You know what should be questioned? Always? Why does it takes 500k in sales for a single to break even? And who is the company serving when they deny access to the fans and sales to the artist?
If the major labels want to believe that there is some magic they have when it comes to picking talent and producing music and that it will always cost $50,000 to produce an album of 12 songs, then yea, “… she’s all yours” ;)
They seem bound and determined to leave the barn door as wide open as possible for a whole generation of great mySpace singers to be produced by a distribution of musicians where the first “single” is produced for $2,000 (ProTools and some decent mics) and every single after that is $0 – and where their fans assume they can stream the artists’ music without friction.
God forbid they should try to partner with the struggling music service to perhaps come up with a solution somewhere above Mutually Assured Destruction.
Meanwhile in the non-label scenario the artist is pocketing tens of thousands instead of entering into the a Faustian deal with a loan shark that expects her to go into debt for a crazy, un-repayable vig to a company that owns 100% of her music just so they can refuse to allow her fans to hear the music or music sites to sell the music.
One of these scenarios *does* sound crazy.

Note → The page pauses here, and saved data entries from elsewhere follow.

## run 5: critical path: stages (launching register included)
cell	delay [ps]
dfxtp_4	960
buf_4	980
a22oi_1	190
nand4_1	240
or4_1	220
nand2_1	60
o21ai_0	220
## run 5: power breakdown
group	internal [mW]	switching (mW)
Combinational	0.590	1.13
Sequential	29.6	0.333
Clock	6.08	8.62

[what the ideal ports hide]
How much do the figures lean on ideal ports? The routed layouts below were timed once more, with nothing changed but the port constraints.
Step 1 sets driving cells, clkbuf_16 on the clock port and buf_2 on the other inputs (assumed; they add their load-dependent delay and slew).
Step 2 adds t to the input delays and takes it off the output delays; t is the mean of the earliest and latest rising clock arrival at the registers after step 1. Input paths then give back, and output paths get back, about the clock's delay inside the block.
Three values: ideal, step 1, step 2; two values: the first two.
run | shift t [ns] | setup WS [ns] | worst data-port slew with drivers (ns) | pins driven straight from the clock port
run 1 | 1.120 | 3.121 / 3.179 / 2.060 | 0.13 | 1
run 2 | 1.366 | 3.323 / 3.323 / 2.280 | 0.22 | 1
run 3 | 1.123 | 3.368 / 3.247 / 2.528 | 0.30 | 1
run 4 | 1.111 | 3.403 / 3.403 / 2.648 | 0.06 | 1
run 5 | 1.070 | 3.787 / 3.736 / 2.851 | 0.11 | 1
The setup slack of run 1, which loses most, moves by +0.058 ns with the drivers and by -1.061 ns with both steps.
What follows belongs to an exercise in optimizing a design on an open flow for small area and a short achievable clock period; a production flow would make more cautious choices. The RTL was checked by simulation tests, not by an equivalence proof against the original design. Power figures rest on the tool's default switching activity, not on a simulated workload.

## the previous run
==> flow/design.v <==
`default_nettype none
package uart_ring_pkg;
  localparam logic MODE_DRAIN  = 1'b0;
  localparam logic MODE_REPLAY = 1'b1;
endpackage
`default_nettype wire
`default_nettype none
module uart_ring_ram (
  input  logic        i_clk,
  input  logic [15:0] i_we_hi_n,
  input  logic [15:0] i_we_lo_n,
  input  logic [7:0]  i_wr_data,
  input  logic [7:0]  i_rd_hi,
  input  logic [31:0] i_rd_lo,
  output logic [7:0]  o_rd_data
);
  logic [255:0][7:0] r_mem;
  for (genvar r = 0; r < 256; r++) begin : g_row
    always_ff @(posedge i_clk) begin
      if (!(i_we_hi_n[r / 16] || i_we_lo_n[r % 16])) begin
        r_mem[r] <= i_wr_data;
      end
    end
  end
  logic [7:0][7:0] w_grp;
  logic [7:0][7:0] r_grp;
  always_comb begin
    for (int i = 0; i < 8; i++) begin
      w_grp[i] = '0;
      for (int j = 0; j < 32; j++) begin
        w_grp[i] = w_grp[i] | ({8{i_rd_lo[j]}} & r_mem[32 * i + j]);
      end
    end
  end
  always_ff @(posedge i_clk) begin
    r_grp <= w_grp;
  end
  always_comb begin
    o_rd_data = '0;
    for (int i = 0; i < 8; i++) begin
      o_rd_data = o_rd_data | ({8{i_rd_hi[i]}} & r_grp[i]);
    end
  end
endmodule
`default_nettype wire
`default_nettype none
module uart_ring_dump_ctrl #(
  parameter int   DATA_W    = 8,
  parameter int   ADDR_W    = 8,
  parameter logic KEY_PRESS = 1'b0
) (
  input  logic              Clk,
  input  logic              Rst,
  input  logic              Rx_done,
  input  logic [DATA_W-1:0] Rx_byte,
  input  logic              Key_flag,
  input  logic              Key_state,
  input  logic              Mode,
  input  logic              Tx_done,
  output logic              Tx_en,
  output logic [DATA_W-1:0] Tx_data,
  output logic              Busy,
  output logic              Empty,
  output logic              Full,
  output logic [ADDR_W:0]   Count,
  output logic              Overflow
);
  logic        r_busy;        
  logic        r_idle;        
  logic        r_s_rd;
  logic        r_s_wait;
  logic        r_s_send;
  logic        r_s_wtx;
  logic [8:0]  r_count;       
  logic        r_full;
  logic        r_nempty;
  logic        r_empty;       
  logic [8:0]  r_count_n;     
  logic [8:0]  w_count;
  logic        r_overflow;
  logic        r_mode;
  logic [8:0]  r_remain;      
  logic        r_last;        
  logic [7:0]  r_rd_ptr;      
  logic [7:0]  r_scan_hi;     
  logic [31:0] r_scan_lo;
  logic [7:0]  r_wr_ptr;      
  logic [7:0]  r_wr_data;     
  logic [15:0] r_we_hi_n;     
  logic [15:0] r_we_lo_n;     
  logic [7:0]  r_tx_data;     
  logic [7:0]  r_tx_data_n;   
  logic [7:0]  w_q;
  logic w_full, w_inc, w_drop, w_start, w_go, w_pop, w_fin, w_dec;
  assign w_count = ~r_count_n;
  assign w_full  = w_count[8];
  assign w_inc   = Rx_done && !w_full;
  assign w_drop  = Rx_done && w_full;
  assign w_start = r_idle && Key_flag && (Key_state == KEY_PRESS);
  assign w_go    = w_start && !r_empty;
  assign w_pop   = r_s_wtx && Tx_done;
  assign w_fin   = w_pop && r_last;
  assign w_dec   = w_pop && (r_mode == uart_ring_pkg::MODE_DRAIN);
  function automatic logic [15:0] f_dec4(input logic [3:0] a);
    f_dec4 = 16'd1 << a;
  endfunction
  function automatic logic [7:0] f_dec3(input logic [2:0] a);
    f_dec3 = 8'd1 << a;
  endfunction
  function automatic logic [31:0] f_dec5(input logic [4:0] a);
    f_dec5 = 32'd1 << a;
  endfunction
  function automatic logic [2:0] f_enc8(input logic [7:0] h);
    f_enc8 = '0;
    for (int i = 0; i < 8; i++) begin
      if (h[i]) f_enc8 = f_enc8 | 3'(i);
    end
  endfunction
  function automatic logic [4:0] f_enc32(input logic [31:0] h);
    f_enc32 = '0;
    for (int i = 0; i < 32; i++) begin
      if (h[i]) f_enc32 = f_enc32 | 5'(i);
    end
  endfunction
  uart_ring_ram u_ram (
    .i_clk     (Clk),
    .i_we_hi_n (r_we_hi_n),
    .i_we_lo_n (r_we_lo_n),
    .i_wr_data (r_wr_data),
    .i_rd_hi   (r_scan_hi),
    .i_rd_lo   (r_scan_lo),
    .o_rd_data (w_q)
  );
  always_ff @(posedge Clk or posedge Rst) begin
    if (Rst) begin
      r_busy   <= 1'b0;
      r_idle   <= 1'b1;
      r_s_rd   <= 1'b0;
      r_s_wait <= 1'b0;
      r_s_send <= 1'b0;
      r_s_wtx  <= 1'b0;
    end else begin
      r_busy   <= w_go || (!r_idle && !w_fin);
      r_idle   <= !w_go && (r_idle || w_fin);
      r_s_rd   <= w_go || (w_pop && !r_last);
      r_s_wait <= r_s_rd;
      r_s_send <= r_s_wait;
      r_s_wtx  <= r_s_send || (r_s_wtx && !Tx_done);
    end
  end
  always_ff @(posedge Clk or posedge Rst) begin
    if (Rst) begin
      r_count   <= '0;
      r_full    <= 1'b0;
      r_nempty  <= 1'b0;
      r_empty   <= 1'b1;
      r_count_n <= '1;
    end else if (w_inc && !w_dec) begin
      r_count   <= w_count + 9'd1;
      r_full    <= (w_count == 9'd255);
      r_nempty  <= 1'b1;
      r_empty   <= 1'b0;
      r_count_n <= ~(w_count + 9'd1);
    end else if (w_dec && !w_inc) begin
      r_count   <= w_count - 9'd1;
      r_full    <= 1'b0;
      r_nempty  <= (w_count != 9'd1);
      r_empty   <= (w_count == 9'd1);
      r_count_n <= ~(w_count - 9'd1);
    end
  end
  always_ff @(posedge Clk or posedge Rst) begin
    if (Rst) begin
      r_overflow <= 1'b0;
    end else if (w_drop) begin
      r_overflow <= 1'b1;
    end else if (w_start) begin
      r_overflow <= 1'b0;
    end
  end
  always_ff @(posedge Clk) begin
    if (r_idle) begin
      r_mode    <= Mode;
      r_remain  <= w_count;
      r_scan_hi <= f_dec3(r_rd_ptr[7:5]);
      r_scan_lo <= f_dec5(r_rd_ptr[4:0]);
    end else if (r_s_wait) begin
      r_remain  <= r_remain - 9'd1;
      r_last    <= (r_remain == 9'd1);
      r_scan_lo <= {r_scan_lo[30:0], r_scan_lo[31]};
      if (r_scan_lo[31]) r_scan_hi <= {r_scan_hi[6:0], r_scan_hi[7]};
    end
  end
  always_ff @(posedge Clk or posedge Rst) begin
    if (Rst) begin
      r_rd_ptr <= '0;
    end else if (!r_idle && (r_mode == uart_ring_pkg::MODE_DRAIN)) begin
      r_rd_ptr <= {f_enc8(r_scan_hi), f_enc32(r_scan_lo)};
    end
  end
  always_ff @(posedge Clk) begin
    r_wr_data <= Rx_byte;
    r_we_hi_n <= ~f_dec4(r_wr_ptr[7:4]);
    r_we_lo_n <= ~(f_dec4(r_wr_ptr[3:0]) & {16{w_inc}});
  end
  always_ff @(posedge Clk or posedge Rst) begin
    if (Rst) begin
      r_wr_ptr <= '0;
    end else if (w_inc) begin
      r_wr_ptr <= r_wr_ptr + 8'd1;
    end
  end
  always_ff @(posedge Clk or posedge Rst) begin
    if (Rst) begin
      r_tx_data   <= '0;
      r_tx_data_n <= '1;
    end else if (r_s_wait) begin
      r_tx_data   <= w_q;
      r_tx_data_n <= ~w_q;
    end else begin
      r_tx_data   <= ~r_tx_data_n;
    end
  end
  assign Tx_en    = r_s_send;
  assign Tx_data  = r_tx_data;
  assign Busy     = r_busy;
  assign Empty    = !r_nempty;
  assign Full     = r_full;
  assign Count    = r_count;
  assign Overflow = r_overflow;
endmodule
`default_nettype wire
make LEC_CHECK=0 CAP_MARGIN=25 CORE_MARGIN=2 CORE_UTILIZATION=75 CTS_CLUSTER_DIAMETER=60 CTS_CLUSTER_SIZE=30 SETUP_SLACK_MARGIN=4.3 SLEW_MARGIN=25 finish   # period 7.0 ns
run.sh (not shown) runs the stock make flow with config.mk's settings and CLKGATE_MAP_FILE= SYNTH_SCRIPT=/design/flow/synth_recipe.tcl, a recipe that flattens the netlist after the stock synthesis.
The previous run completed every stage of the flow, and the final layout passed the timing, DRC and antenna checks.
[inputs] the current run vs the previous run
-- flow/design.v --
<<< the previous run, line 10
  input  logic [15:0] i_we_hi_n,
  input  logic [15:0] i_we_lo_n,
  input  logic [7:0]  i_wr_data,
  input  logic [7:0]  i_rd_hi,
  input  logic [31:0] i_rd_lo,
>>> the current run, line 10
  input  logic [15:0] i_we_hi_n,
  input  logic [15:0] i_we_lo_n,
  input  logic [3:0][7:0] i_wr_data,   
  input  logic [7:0]  i_rd_hi,
  input  logic [31:0] i_rd_lo,
<<< the previous run, line 19
    always_ff @(posedge i_clk) begin
      if (!(i_we_hi_n[r / 16] || i_we_lo_n[r % 16])) begin
        r_mem[r] <= i_wr_data;
      end
    end
>>> the current run, line 19
    always_ff @(posedge i_clk) begin
      if (!(i_we_hi_n[r / 16] || i_we_lo_n[r % 16])) begin
        r_mem[r] <= i_wr_data[r / 64];
      end
    end
<<< the previous run, line 83
  logic        r_last;        
  logic [7:0]  r_rd_ptr;      
  logic [7:0]  r_scan_hi;     
  logic [31:0] r_scan_lo;
  logic [7:0]  r_wr_ptr;      
  logic [7:0]  r_wr_data;     
  logic [15:0] r_we_hi_n;     
  logic [15:0] r_we_lo_n;     
>>> the current run, line 83
  logic        r_last;        
  logic [7:0]  r_rd_ptr;      
  logic [7:0]  r_scan;        
  logic [7:0]  w_scan_next;
  logic [7:0]  r_scan_hi;     
  logic [31:0] r_scan_lo;
  logic [7:0]  r_wr_ptr;      
  logic [7:0]  r_wr_data;     
  logic [7:0]  r_wr_data_b;   
  logic [7:0]  r_wr_data_c_n; 
  logic [7:0]  r_wr_data_d_n;
  logic [15:0] r_we_hi_n;     
  logic [15:0] r_we_lo_n;     
<<< the previous run, line 111
    f_dec5 = 32'd1 << a;
  endfunction
  function automatic logic [2:0] f_enc8(input logic [7:0] h);
    f_enc8 = '0;
    for (int i = 0; i < 8; i++) begin
      if (h[i]) f_enc8 = f_enc8 | 3'(i);
    end
  endfunction
  function automatic logic [4:0] f_enc32(input logic [31:0] h);
    f_enc32 = '0;
    for (int i = 0; i < 32; i++) begin
      if (h[i]) f_enc32 = f_enc32 | 5'(i);
    end
  endfunction
  uart_ring_ram u_ram (
    .i_clk     (Clk),
    .i_we_hi_n (r_we_hi_n),
    .i_we_lo_n (r_we_lo_n),
    .i_wr_data (r_wr_data),
    .i_rd_hi   (r_scan_hi),
    .i_rd_lo   (r_scan_lo),
>>> the current run, line 116
    f_dec5 = 32'd1 << a;
  endfunction
  uart_ring_ram u_ram (
    .i_clk     (Clk),
    .i_we_hi_n (r_we_hi_n),
    .i_we_lo_n (r_we_lo_n),
    .i_wr_data ({~r_wr_data_d_n, ~r_wr_data_c_n, r_wr_data_b, r_wr_data}),
    .i_rd_hi   (r_scan_hi),
    .i_rd_lo   (r_scan_lo),
<<< the previous run, line 183
      r_mode    <= Mode;
      r_remain  <= w_count;
      r_scan_hi <= f_dec3(r_rd_ptr[7:5]);
      r_scan_lo <= f_dec5(r_rd_ptr[4:0]);
    end else if (r_s_wait) begin
      r_remain  <= r_remain - 9'd1;
      r_last    <= (r_remain == 9'd1);
      r_scan_lo <= {r_scan_lo[30:0], r_scan_lo[31]};
      if (r_scan_lo[31]) r_scan_hi <= {r_scan_hi[6:0], r_scan_hi[7]};
    end
  end
  always_ff @(posedge Clk or posedge Rst) begin
>>> the current run, line 176
      r_mode    <= Mode;
      r_remain  <= w_count;
    end else if (r_s_wait) begin
      r_remain  <= r_remain - 9'd1;
      r_last    <= (r_remain == 9'd1);
    end
  end
  always_comb begin
    if (r_idle) begin
      w_scan_next = r_rd_ptr;
    end else if (r_s_wait) begin
      w_scan_next = r_scan + 8'd1;
    end else begin
      w_scan_next = r_scan;
    end
  end
  always_ff @(posedge Clk) begin
    r_scan    <= w_scan_next;
    r_scan_hi <= f_dec3(w_scan_next[7:5]);
    r_scan_lo <= f_dec5(w_scan_next[4:0]);
  end
  always_ff @(posedge Clk or posedge Rst) begin
<<< the previous run, line 196
      r_rd_ptr <= '0;
    end else if (!r_idle && (r_mode == uart_ring_pkg::MODE_DRAIN)) begin
      r_rd_ptr <= {f_enc8(r_scan_hi), f_enc32(r_scan_lo)};
    end
  end
  always_ff @(posedge Clk) begin
    r_wr_data <= Rx_byte;
    r_we_hi_n <= ~f_dec4(r_wr_ptr[7:4]);
    r_we_lo_n <= ~(f_dec4(r_wr_ptr[3:0]) & {16{w_inc}});
>>> the current run, line 199
      r_rd_ptr <= '0;
    end else if (!r_idle && (r_mode == uart_ring_pkg::MODE_DRAIN)) begin
      r_rd_ptr <= r_scan;
    end
  end
  always_ff @(posedge Clk or posedge Rst) begin
    if (Rst) begin
      r_wr_data_b   <= '0;
      r_wr_data_d_n <= '1;
    end else begin
      r_wr_data_b   <= Rx_byte;
      r_wr_data_d_n <= ~Rx_byte;
    end
  end
  always_ff @(posedge Clk) begin
    r_wr_data     <= Rx_byte;
    r_wr_data_c_n <= ~Rx_byte;
    r_we_hi_n <= ~f_dec4(r_wr_ptr[7:4]);
    r_we_lo_n <= ~(f_dec4(r_wr_ptr[3:0]) & {16{w_inc}});
==> comparison <==
- Changes observed in the current run relative to the previous run: post-DP HPWL climbed 3.1%, maximum frequency climbed 0.0099 GHz, mux share of post-synthesis cell area barely changed, clock-buffer cell count climbed 7, post-route total power climbed about 10%.

==> static timing again, ports no longer ideal <==
How much do the figures lean on ideal ports? The routed layouts below were timed once more, with nothing changed but the port constraints. Step 1 (the two cells are an assumption about what drives the block):
set clk [get_ports {Clk}]
set_driving_cell -lib_cell sky130_fd_sc_hd__clkbuf_16 $clk
set_driving_cell -lib_cell sky130_fd_sc_hd__buf_2 [delete_from_list [all_inputs] $clk]
Step 2, shift: input delay + t, output delay - t, t = (earliest + latest rising clock arrival at the registers) / 2. This alone moves slack from input paths to output paths. Slacks: ideal ports / drivers / drivers and shift; pairs: ideal ports / drivers.
run | shift t [ns] | setup WS [ns] | clock arrival spread, ns | worst data-port slew with drivers (ns) | pins driven straight from the clock port
the previous run | 0.849 | 4.163 / 4.163 / 3.594 | 0.049 / 0.049 | 0.04 | 1
the current run | 0.859 | 4.240 / 4.203 / 3.606 | 0.037 / 0.037 | 0.19 | 1
After both steps every run listed still meets setup and hold. For the current run, which loses most, drivers alone change the setup slack by -0.037 ns; drivers and shift together by -0.634 ns.
What follows belongs to an exercise in optimizing a design on an open flow for small area and few clock cycles; a production flow would make more cautious choices. In this exercise RTL edits were held to simulation tests only and were not proved equivalent to the original. The flow treats the clock pin as an ideal source, which a real chip does not have. Power and IR drop assume default switching activity.

`flow/flow/run.sh`:
```
#!/bin/bash
# Own layout flow: the standard flow, with three changes that only affect
# how cells are chosen:
#  - the synthesis is the standard one (synth_recipe.tcl) except that ABC maps
#    the combinational logic with an area-oriented script (flow/area.abc);
#    flip-flops are mapped before ABC runs, so they are untouched;
#  - port buffers are sky130_fd_sc_hd__buf_1 instead of the flow's default;
#  - CTS does not add dummy loads.
# Each step's full output goes to a log file in the work folder.
set -euo pipefail
W=$(pwd)

cat > "$W/area_synth.tcl" <<EOT
proc abc {args} {
  set i [lsearch -exact \$args -script]
  if {\$i >= 0} { lset args [expr {\$i + 1}] {$W/flow/area.abc} }
  yosys abc {*}\$args
}
source {$W/synth_recipe.tcl}
EOT

sed -e "s#SYNTH_SCRIPT=[^ ]*#SYNTH_SCRIPT=$W/area_synth.tcl#" \
    -e "s#CLKGATE_MAP_FILE= #CLKGATE_MAP_FILE= 'BUFFER_PORTS_ARGS=-buffer_cell sky130_fd_sc_hd__buf_1' 'CTS_ARGS=-sink_clustering_enable -repair_clock_nets -buf_list sky130_fd_sc_hd__clkbuf_8 -dont_use_dummy_load' #" \
    "$W/standard.sh" > "$W/own_standard.sh"

bash "$W/own_standard.sh" synth > "$W/log_synth.txt" 2>&1
bash "$W/own_standard.sh" > "$W/log_layout.txt" 2>&1
```
`flow/flow/area.abc`:
```
strash
 &get -n
 &dc2
 &dch -f
 &nf -R 1000
 &put
 mfs2
 strash
 &get -n
 &dch -f
 &nf -R 1000
 &put
```
`flow/standard.sh`:
```
#!/bin/bash
# synth_recipe.tcl (not shown) runs the flow's synth.tcl, then flattens the netlist and writes it again
# the make line also repeats each setting of config.mk as NAME=value (left out here)
make -C /OpenROAD-flow-scripts/flow DESIGN_CONFIG=/design/flow/config.mk WORK_HOME=/design/flow/orfs CLKGATE_MAP_FILE= SYNTH_SCRIPT=/design/flow/synth_recipe.tcl "${@:-finish}"
```
`flow/config.mk`:
```
export PLATFORM = sky130hd
export DESIGN_NAME = rgb565_to_bmp24_stream_top
export DESIGN_NICKNAME = rgb565_to_bmp24_stream_top
export VERILOG_FILES = /design/flow/design.v
export SDC_FILE = /design/flow/constraint.sdc
export NUM_CORES = 4
export LEC_CHECK = 0
export ABC_AREA = 1
export CAP_MARGIN = 20
export CORE_MARGIN = 2
export CORE_UTILIZATION = 40
export CTS_BUF_LIST = sky130_fd_sc_hd__clkbuf_4
export SLEW_MARGIN = 20
```
`flow/constraint.sdc`:
```
create_clock -name core_clock -period 12.0 [get_ports {i_clk}]
set_input_delay 2.4000 -clock core_clock [delete_from_list [all_inputs] [get_ports {i_clk}]]
set_output_delay 2.4000 -clock core_clock [all_outputs]
set_load 0.01 [all_outputs]
```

Look, I don’t want to fix major labels, I don’t want bring them down – I just don’t care about them any more. They really are, in the end, irrelevant. I read Coolfer every day so I think I get what the arguments are. But I’m also pretty clear that there is an irreversible, undeniable trend in which better and better musicians are finally catching on to the devil’s lottery scam known as the major label recording contract.